Troubleshooting serverless NEG issues
Requests fail with a 404 error
Ensure that the underlying serverless resource (such as an App Engine, Cloud Functions, or Cloud Run (fully managed) service) is still running. If the serverless resource is deleted but the serverless NEG still exists, the external HTTP(S) load balancer will continue to attempt to route requests to the non-existence service. This results in a 404 response.
In general, an external HTTP(S) load balancer cannot detect if the underlying serverless resource is working as expected. This means that if your service in one region is returning errors but the overall Cloud Run (fully managed), Cloud Functions, or App Engine infrastructure in that region is operating normally, your external HTTP(S) load balancer will not automatically direct traffic away to other regions.
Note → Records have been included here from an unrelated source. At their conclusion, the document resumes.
## config.mk

```make
export PLATFORM = sky130hd
export DESIGN_NAME = kfps2kb_key_fifo
export DESIGN_NICKNAME = d
export VERILOG_FILES = /design/src/rtl/kfps2kb_key_fifo.sv
export SDC_FILE = /design/constraint.sdc
export NUM_CORES = 1
export LEC_CHECK = 0
export ABC_CLOCK_PERIOD_IN_PS = 2900
export BUFFER_PORTS_ARGS = -buffer_cell sky130_fd_sc_hd__buf_2
export CAP_MARGIN = 20
export CORE_UTILIZATION = 40
export CTS_BUF_LIST = sky130_fd_sc_hd__clkbuf_2 sky130_fd_sc_hd__clkbuf_4 sky130_fd_sc_hd__clkbuf_8
export CTS_CLUSTER_DIAMETER = 100
export DETAILED_ROUTE_END_ITERATION = 10
export PLACE_DENSITY = 0.67
export REMOVE_ABC_BUFFERS = 1
export SYNTH_ARGS = -nofsm -noshare
export SYNTH_HDL_FRONTEND = slang
export SYNTH_SLANG_ARGS = --single-unit
export TNS_END_PERCENT = 30
```

## constraint.sdc

```tcl
create_clock -name clock -period 2.9 [get_ports clock]
set_input_delay 0.58 -clock clock [delete_from_list [all_inputs] [get_ports clock]]
set_output_delay 0.58 -clock clock [all_outputs]
set_load 0.02 [all_outputs]
```
<file path="src/rtl/pulse_collector_pkg.sv">
// pulse_collector_pkg: shared constants, channel-width helper and output-register states.
package pulse_collector_pkg;
   localparam int PC_MAX_CH = 32;
   localparam int PC_DEFAULT_CNT_W = 4;
   function automatic int pc_ch_w(int n);
      return (n <= 1) ? 1 : $clog2(n);
   endfunction
   typedef enum logic {PC_EMPTY, PC_FULL} pc_state_e;
endpackage

</file>
<file path="src/rtl/rr_arbiter.sv">
// rr_arbiter: round-robin grant searching upward from last_grant+1, last_grant moves only on advance.
module rr_arbiter
   import pulse_collector_pkg::*;
#(
   parameter int N = 4,
   localparam int W = pc_ch_w(N)
) (
   input  logic         clk,
   input  logic         rst,
   input  logic [N-1:0] req,
   input  logic         advance,
   output logic         grant_vld,
   output logic [N-1:0] grant,
   output logic [W-1:0] grant_idx
);
   logic [W-1:0] last_grant;
   logic [W-1:0] idx;
   always_ff @(posedge clk)
      if (rst) last_grant <= W'(N - 1);
      else if (advance && grant_vld) last_grant <= grant_idx;
   // descending scan so the nearest requester after last_grant wins
   always_comb begin
      grant_vld = 1'b0;
      grant_idx = '0;
      idx = '0;
      for (int k = N; k >= 1; k--) begin
         idx = W'((int'(last_grant) + k) % N);
         if (req[idx]) begin
            grant_vld = 1'b1;
            grant_idx = idx;
         end
      end
   end
   assign grant = grant_vld ? (N'(1) << grant_idx) : '0;
endmodule

</file>
<file path="src/rtl/pulse_collector.sv">
// pulse_collector: saturating per-channel pulse counters drained round-robin into a registered valid/ready stream.
// Overflow flags are built only when PULSE_COLLECTOR_OVF_EN is defined; otherwise out_ovf is 0.
module pulse_collector
   import pulse_collector_pkg::*;
#(
   parameter int NUM_CH = 4,
   parameter int CNT_W = PC_DEFAULT_CNT_W,
   localparam int CH_W = pc_ch_w(NUM_CH)
) (
   input  logic              clk,
   input  logic              rst,
   input  logic [NUM_CH-1:0] pulse_in,
   output logic              out_valid,
   input  logic              out_ready,
   output logic [CH_W-1:0]   out_ch,
   output logic [CNT_W-1:0]  out_count,
   output logic              out_ovf
);
   localparam logic [CNT_W-1:0] CNT_MAX = '1;
   logic [CNT_W-1:0] cnt [NUM_CH];
   logic [NUM_CH-1:0] req, grant;
   logic [CH_W-1:0] grant_idx;
   logic grant_vld, load, advance;
   pc_state_e state, state_nxt;
   for (genvar i = 0; i < NUM_CH; i++) begin : g_req
      assign req[i] = cnt[i] != '0;
   end
   rr_arbiter #(.N(NUM_CH)) u_arb (
      .clk(clk),
      .rst(rst),
      .req(req),
      .advance(advance),
      .grant_vld(grant_vld),
      .grant(grant),
      .grant_idx(grant_idx)
   );
   always_ff @(posedge clk)
      if (rst) state <= PC_EMPTY;
      else state <= state_nxt;
   // accept and reload share a cycle, giving one payload per clock
   always_comb begin
      load = (state == PC_EMPTY) || out_ready;
      advance = load && grant_vld;
      state_nxt = load ? (grant_vld ? PC_FULL : PC_EMPTY) : state;
   end
   assign out_valid = state == PC_FULL;
   always_ff @(posedge clk)
      for (int i = 0; i < NUM_CH; i++)
         if (rst) cnt[i] <= '0;
         else if (advance && grant[i]) cnt[i] <= CNT_W'(pulse_in[i]);
         else if (pulse_in[i] && cnt[i] != CNT_MAX) cnt[i] <= cnt[i] + 1'b1;
   always_ff @(posedge clk)
      if (rst) begin
         out_ch <= '0;
         out_count <= '0;
      end else if (advance) begin
         out_ch <= grant_idx;
         out_count <= cnt[grant_idx];
      end
`ifdef PULSE_COLLECTOR_OVF_EN
   logic [NUM_CH-1:0] ovf;
   always_ff @(posedge clk)
      for (int i = 0; i < NUM_CH; i++)
         if (rst) ovf[i] <= 1'b0;
         else if (advance && grant[i]) ovf[i] <= 1'b0;
         else if (pulse_in[i] && cnt[i] == CNT_MAX) ovf[i] <= 1'b1;
   always_ff @(posedge clk)
      if (rst) out_ovf <= 1'b0;
      else if (advance) out_ovf <= ovf[grant_idx];
`else
   assign out_ovf = 1'b0;
`endif
endmodule

</file>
Make sure you thoroughly test new versions of your services before routing user traffic to them.
Handling URL mask mismatches
If applying the configured URL mask to a user request URL doesn't result in a service name, or if it results in a service name that does not exist, the load balancer might handle these mismatches differently depending on the serverless compute platform in use.
Cloud Run (fully managed): In case of a URL mask mismatch, the load balancer returns an HTTP error 404 (Not Found).
Cloud Functions: In case of a URL mask mismatch, the load balancer returns an HTTP error 404 (Not Found).
App Engine: In case of a URL mask mismatch,
App Engine uses dispatch.yaml
and App Engine's default
routing logic to determine which service to send the request to.